Nash Finch Co., Minneapolis, and Bashas' Markets, Chandler, Ariz., also are working on category management plans, but company officials said both chains were not far enough along with the process to offer any analyses.

"We don't have sophisticated systems at this point," said Bashas' dairy buyer Duane Proulx. "We are looking at building an infrastructure and we will be putting things in place over the next two years. Our goal is better information to help us make choices about what items we should be carrying. But ultimately, we're just not far enough along with this right now."

Proulx said partnerships with manufacturers as "category captains" are a definite possibility for the future.

Big Y Foods, Springfield, Mass., also has just begun category

management in dairy, having waited until there were satisfactory results in other departments, such as grocery. "People just naturally start [category management] with grocery," said Claire D'Amour, vice president of communications. "Because with dairy, you're dealing with refrigerated space, so it's more difficult. If you mess up in grocery, it's not that big a deal, and people would rather make mistakes in areas where it's easy to recover."

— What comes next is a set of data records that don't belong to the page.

===== src/rtl/freq_meter.sv =====
// freq_meter: frequency meter for a square-wave test signal.
//   Counts rising edges of sigin over a gate window of GATE_CYCLES sysclk
//   cycles, latches the saturated count, then converts it to 5-digit BCD
//   with a sequential shift-add-3 engine while the next window counts.
// Ports:
//   sysclk   - system clock
//   reset    - asynchronous, active-high reset
//   sigin    - signal under test, asynchronous to sysclk
//   freq_bin - saturated edge count of the last completed window
//   freq_bcd - freq_bin as BCD, digit 4 in [19:16] .. digit 0 in [3:0]
//   overflow - last completed window saturated at MAX_COUNT
//   valid    - one-cycle pulse when freq_bcd/overflow update
//   busy     - BCD conversion in progress
module freq_meter #(
  parameter int GATE_CYCLES = 100_000_000,
  parameter int CNT_W       = 17,
  parameter int MAX_COUNT   = 99999
) (
  input  logic             sysclk,
  input  logic             reset,
  input  logic             sigin,
  output logic [CNT_W-1:0] freq_bin,
  output logic [19:0]      freq_bcd,
  output logic             overflow,
  output logic             valid,
  output logic             busy
);
  localparam int GW = (GATE_CYCLES > 1) ? $clog2(GATE_CYCLES) : 1;
  localparam int IW = $clog2(CNT_W + 1);
  localparam logic [CNT_W-1:0] MAX_C = CNT_W'(MAX_COUNT);
  localparam logic [CNT_W-1:0] SAT_C = CNT_W'(MAX_COUNT + 1);

  typedef enum logic [1:0] {CONV_IDLE, SHIFT, DONE} state_t;

  logic             s1, s2, s3;
  logic             edge_det;
  logic [GW-1:0]    gate_cnt;
  logic             win_end;
  logic [CNT_W-1:0] edge_cnt;
  logic [CNT_W:0]   total;
  logic [CNT_W-1:0] total_sat;
  logic             ovf_pend;
  state_t           state, state_nxt;
  logic [CNT_W-1:0] shreg;
  logic [19:0]      acc, acc_adj, acc_nxt;
  logic [IW-1:0]    iter;

  // Input synchronizer plus one delay stage for rising-edge detection.
  always_ff @(posedge sysclk or posedge reset) begin
    if (reset) begin
      s1 <= 1'b0;
      s2 <= 1'b0;
      s3 <= 1'b0;
    end else begin
      s1 <= sigin;
      s2 <= s1;
      s3 <= s2;
    end
  end

  assign edge_det = s2 & ~s3;
  assign win_end  = (gate_cnt == GW'(GATE_CYCLES - 1));

  // An edge seen in the last gate cycle belongs to the ending window.
  assign total     = {1'b0, edge_cnt} + (CNT_W + 1)'(edge_det);
  assign total_sat = (total > {1'b0, MAX_C}) ? MAX_C : total[CNT_W-1:0];

  // Gate window, edge counter and binary result latch.
  always_ff @(posedge sysclk or posedge reset) begin
    if (reset) begin
      gate_cnt <= '0;
      edge_cnt <= '0;
      freq_bin <= '0;
      ovf_pend <= 1'b0;
    end else begin
      gate_cnt <= win_end ? '0 : gate_cnt + 1'b1;
      if (win_end) begin
        edge_cnt <= '0;
        freq_bin <= total_sat;
        ovf_pend <= (total > {1'b0, MAX_C});
      end else if (edge_det && edge_cnt != SAT_C) begin
        edge_cnt <= edge_cnt + 1'b1;
      end
    end
  end

  // Shift-add-3: bias each digit >= 5 before the shift so it carries correctly.
  always_comb begin
    acc_adj = acc;
    for (int d = 0; d < 5; d++) begin
      if (acc[4*d +: 4] >= 4'd5) acc_adj[4*d +: 4] = acc[4*d +: 4] + 4'd3;
    end
    acc_nxt = (acc_adj << 1) | 20'(shreg[CNT_W-1]);
  end

  always_ff @(posedge sysclk or posedge reset) begin
    if (reset) state <= CONV_IDLE;
    else       state <= state_nxt;
  end

  always_comb begin
    state_nxt = state;
    case (state)
      CONV_IDLE: if (win_end) state_nxt = SHIFT;
      SHIFT:     if (iter == IW'(CNT_W - 1)) state_nxt = DONE;
      DONE:      state_nxt = CONV_IDLE;
      default:   state_nxt = CONV_IDLE;
    endcase
  end

  // Conversion datapath; results are published on the last iteration so
  // they appear together with the DONE state.
  always_ff @(posedge sysclk or posedge reset) begin
    if (reset) begin
      shreg    <= '0;
      acc      <= '0;
      iter     <= '0;
      freq_bcd <= '0;
      overflow <= 1'b0;
    end else begin
      case (state)
        CONV_IDLE: begin
          if (win_end) begin
            shreg <= total_sat;
            acc   <= '0;
            iter  <= '0;
          end
        end
        SHIFT: begin
          acc   <= acc_nxt;
          shreg <= shreg << 1;
          iter  <= iter + 1'b1;
          if (iter == IW'(CNT_W - 1)) begin
            freq_bcd <= acc_nxt;
            overflow <= ovf_pend;
          end
        end
        default: ;
      endcase
    end
  end

  assign valid = (state == DONE);
  assign busy  = (state == SHIFT);
endmodule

Terry LaRue, director of category development for juices at Coca-Cola Foods, Houston, offered other explanations for why many dairy departments are still in the dark ages.

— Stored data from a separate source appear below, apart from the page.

File: src/rtl/pcs_lane_deskew.sv
// ---------------------------------------------------------------------------
// pcs_lane_deskew
//   Multi-lane PCS deskew. Each receive lane feeds a small FIFO; the aligner
//   discards symbols until every lane presents COM (K28.5) at its FIFO head,
//   then pops all lanes in lock-step so the output word is lane-aligned.
//   Inter-lane skew is measured while waiting for the last COM and reported
//   on alignment. Excess skew, FIFO overflow or a partial COM column while
//   aligned flush everything and restart the search.
//
// Ports
//   PCLK          single rising-edge clock
//   RST           synchronous active-high reset
//   Deskew_En     enable; low flushes the FIFOs and holds the FSM in SEARCH
//   Lane_Data     received symbols, lane i at [8i+7:8i]
//   Lane_DataK    K-flag per lane
//   Lane_Valid    per-lane write strobe
//   Deskew_Data   aligned symbols (registered, held when not valid)
//   Deskew_DataK  aligned K-flags (registered, held when not valid)
//   Deskew_Valid  aligned word valid (registered)
//   Deskewed      high while the FSM is ALIGNED (registered)
//   Skew_Err      one-cycle error pulse (registered)
//   Skew_Value    measured skew in cycles, latched on alignment
// ---------------------------------------------------------------------------
module pcs_lane_deskew #(
   parameter int unsigned NUM_LANES = 4,
   parameter int unsigned DEPTH     = 8,
   parameter int unsigned MAX_SKEW  = 6
) (
   input  logic                       PCLK,
   input  logic                       RST,
   input  logic                       Deskew_En,
   input  logic [8*NUM_LANES-1:0]     Lane_Data,
   input  logic [NUM_LANES-1:0]       Lane_DataK,
   input  logic [NUM_LANES-1:0]       Lane_Valid,
   output logic [8*NUM_LANES-1:0]     Deskew_Data,
   output logic [NUM_LANES-1:0]       Deskew_DataK,
   output logic                       Deskew_Valid,
   output logic                       Deskewed,
   output logic                       Skew_Err,
   output logic [$clog2(DEPTH):0]     Skew_Value
);

   localparam int unsigned AW = $clog2(DEPTH);
   localparam int unsigned CW = AW + 1;
   localparam logic [7:0]  COM_SYM = 8'hBC;

   typedef struct packed {
      logic       k;
      logic [7:0] d;
   } sym_t;

   typedef enum logic [1:0] {
      SEARCH   = 2'd0,
      WAIT_ALL = 2'd1,
      ALIGNED  = 2'd2
   } state_t;

   state_t state, state_nxt;

   // Per-lane FIFO storage and bookkeeping
   sym_t                         mem [NUM_LANES][DEPTH];
   logic [NUM_LANES-1:0][AW-1:0] wr_ptr;
   logic [NUM_LANES-1:0][AW-1:0] rd_ptr;
   logic [NUM_LANES-1:0][CW-1:0] count;

   // Head-of-FIFO view
   sym_t [NUM_LANES-1:0]         head;
   logic [NUM_LANES-1:0]         nonempty;
   logic [NUM_LANES-1:0]         full;
   logic [NUM_LANES-1:0]         head_com;
   logic                         all_com;
   logic                         any_com;
   logic                         all_ne;

   // Control
   logic [CW-1:0]                skew_cnt, skew_cnt_nxt;
   logic [NUM_LANES-1:0]         pop_c;
   logic [NUM_LANES-1:0]         overflow_c;
   logic                         word_ok_c;
   logic                         latch_c;
   logic [CW-1:0]                skew_lat_c;
   logic                         timeout_c;
   logic                         misalign_c;
   logic                         err_c;
   logic                         flush_c;

   // Head symbol and occupancy flags per lane
   always_comb begin
      head     = '0;
      nonempty = '0;
      full     = '0;
      head_com = '0;
      for (int i = 0; i < NUM_LANES; i++) begin
         head[i]     = mem[i][rd_ptr[i]];
         nonempty[i] = (count[i] != '0);
         full[i]     = (count[i] == CW'(DEPTH));
         head_com[i] = nonempty[i] && head[i].k && (head[i].d == COM_SYM);
      end
   end

   assign all_com = &head_com;
   assign any_com = |head_com;
   assign all_ne  = &nonempty;

   // FSM state register
   always_ff @(posedge PCLK) begin
      if (RST) begin
         state    <= SEARCH;
         skew_cnt <= '0;
      end else begin
         state    <= state_nxt;
         skew_cnt <= skew_cnt_nxt;
      end
   end

   // Next state, pop control and error detection.
   // skew_cnt holds the number of cycles since the first lane showed COM,
   // so it reads 1 in the first WAIT_ALL cycle.
   // The column that completes alignment is popped in the same cycle, which
   // gives the two-cycle write-to-output latency.
   always_comb begin
      state_nxt    = state;
      skew_cnt_nxt = skew_cnt;
      pop_c        = '0;
      word_ok_c    = 1'b0;
      latch_c      = 1'b0;
      skew_lat_c   = '0;
      timeout_c    = 1'b0;
      misalign_c   = 1'b0;

      case (state)
         SEARCH: begin
            if (all_com) begin
               pop_c      = '1;
               word_ok_c  = 1'b1;
               latch_c    = 1'b1;
               skew_lat_c = '0;
               state_nxt  = ALIGNED;
            end else begin
               pop_c = nonempty & ~head_com;
               if (any_com) begin
                  state_nxt    = WAIT_ALL;
                  skew_cnt_nxt = CW'(1);
               end
            end
         end
         WAIT_ALL: begin
            if (skew_cnt > CW'(MAX_SKEW)) begin
               timeout_c = 1'b1;
            end else if (all_com) begin
               pop_c      = '1;
               word_ok_c  = 1'b1;
               latch_c    = 1'b1;
               skew_lat_c = skew_cnt;
               state_nxt  = ALIGNED;
            end else begin
               pop_c        = nonempty & ~head_com;
               skew_cnt_nxt = skew_cnt + CW'(1);
            end
         end
         ALIGNED: begin
            if (all_ne) begin
               pop_c = '1;
               // A partial COM column means the lanes have slipped
               if (any_com && !all_com) begin
                  misalign_c = 1'b1;
               end else begin
                  word_ok_c = 1'b1;
               end
            end
         end
         default: begin
            state_nxt = SEARCH;
         end
      endcase

      // Write at full is only an overflow when the same lane does not pop
      overflow_c = Lane_Valid & full & ~pop_c;
      err_c      = Deskew_En && ((|overflow_c) || timeout_c || misalign_c);
      flush_c    = !Deskew_En || err_c;

      if (flush_c) begin
         state_nxt = SEARCH;
         word_ok_c = 1'b0;
         latch_c   = 1'b0;
      end
   end

   // FIFO pointers and counts; a flush clears them and drops same-cycle writes
   always_ff @(posedge PCLK) begin
      if (RST) begin
         wr_ptr <= '0;
         rd_ptr <= '0;
         count  <= '0;
      end else begin
         for (int i = 0; i < NUM_LANES; i++) begin
            if (flush_c) begin
               wr_ptr[i] <= '0;
               rd_ptr[i] <= '0;
               count[i]  <= '0;
            end else begin
               if (Lane_Valid[i]) begin
                  wr_ptr[i] <= wr_ptr[i] + AW'(1);
               end
               if (pop_c[i]) begin
                  rd_ptr[i] <= rd_ptr[i] + AW'(1);
               end
               count[i] <= count[i] + CW'(Lane_Valid[i]) - CW'(pop_c[i]);
            end
         end
      end
   end

   // FIFO storage write port
   always_ff @(posedge PCLK) begin
      for (int i = 0; i < NUM_LANES; i++) begin
         if (!flush_c && Lane_Valid[i]) begin
            mem[i][wr_ptr[i]] <= sym_t'({Lane_DataK[i], Lane_Data[8*i +: 8]});
         end
      end
   end

   // Registered outputs; data holds its last value between valid words
   always_ff @(posedge PCLK) begin
      if (RST) begin
         Deskew_Data  <= '0;
         Deskew_DataK <= '0;
         Deskew_Valid <= 1'b0;
         Deskewed     <= 1'b0;
         Skew_Err     <= 1'b0;
         Skew_Value   <= '0;
      end else begin
         Deskew_Valid <= word_ok_c;
         Deskewed     <= (state_nxt == ALIGNED);
         Skew_Err     <= err_c;
         if (latch_c) begin
            Skew_Value <= skew_lat_c;
         end
         if (word_ok_c) begin
            for (int i = 0; i < NUM_LANES; i++) begin
               Deskew_Data[8*i +: 8] <= head[i].d;
               Deskew_DataK[i]       <= head[i].k;
            end
         end
      end
   end

endmodule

"Category management takes so long that most retailers are picking six to eight categories to start with. So it may be a while before they get down to [dairy]," he said. "They just start with some of the bigger grocery categories and work their way down.

"It's a shame, because some of the opportunities are bigger in dairy than anywhere else, but the dollars just aren't jumping out at people."

Where category management has been implemented in dairy departments, it is mostly due to a manufacturer's initiative, LaRue pointed out. Retailers tend to be more eager to pursue category captains for nonrefrigerated products.

There are several reasons for this, he said. "You only have so much chilled space in a store and products keep multiplying. Also the movement of the items is so rapid that they can't keep up. Juices run about 20% to 25% out of stock. Some retailers can do continuous replenishment, and some can't.

Another reason for dairy lagging behind may be a lack of manufacturer impetus, LaRue suggested. "With yogurt, cheese or frozen dough, there may be one major manufacturer for each doing category management. Maybe in other [nondairy] sections there are a lot more."

Gary Schneider, vice president of sales strategy at Coca-Cola Foods, agreed. "Maybe the manufacturers who have invested [in category management] are not in dairy."

But he also emphasized retailers' overall reluctance to initiate the overhaul that is required. "Generally, there are still relatively few of our customers doing category management. It is time-intensive, expensive, and requires an enormous amount of reorganization."

There are a few chains who are undaunted by all of this, LaRue notes. "I think most leading retailers are at least looking at it. H-E-B and Hannaford Bros. have really gone in for it; they've changed employees' titles and what they are responsible for, restructured wherever necessary, everything." Neither of those two retailers would comment when contacted by SN.

But a growing number of retailers will see the light, predicts consultant Chris Hoyt of J. Brown/LMC Group, Stamford, Conn.

"Retailers are starting to direct cash toward long-range [goals]," he said. "Ahold USA, Tops in Buffalo, Giant, Ukrop's, Shaw's, Dominick's, Publix, Vons -- they're all leading-edge, intending to build equity not only for the brands involved, but for the category and the store image."

Retailers should check their numbers before giving dairy short shrift, Hoyt advised. "Dairy is 8.2% of the total food business, making 28% profit," he noted. Hoyt added that dairy's share is expected to decline only slightly, to 7.5%, by the year 2000.

Hoyt agreed with other observers that fewer manufacturers exist to lead the charge. "There's a lot of private label in the dairy case."

Within the dairy department there are products more likely to support category management than others, he said. "Cheese is the foundation of dairy, but yogurt and juice are the hot growth areas, so they're the ones where category management would be concentrated."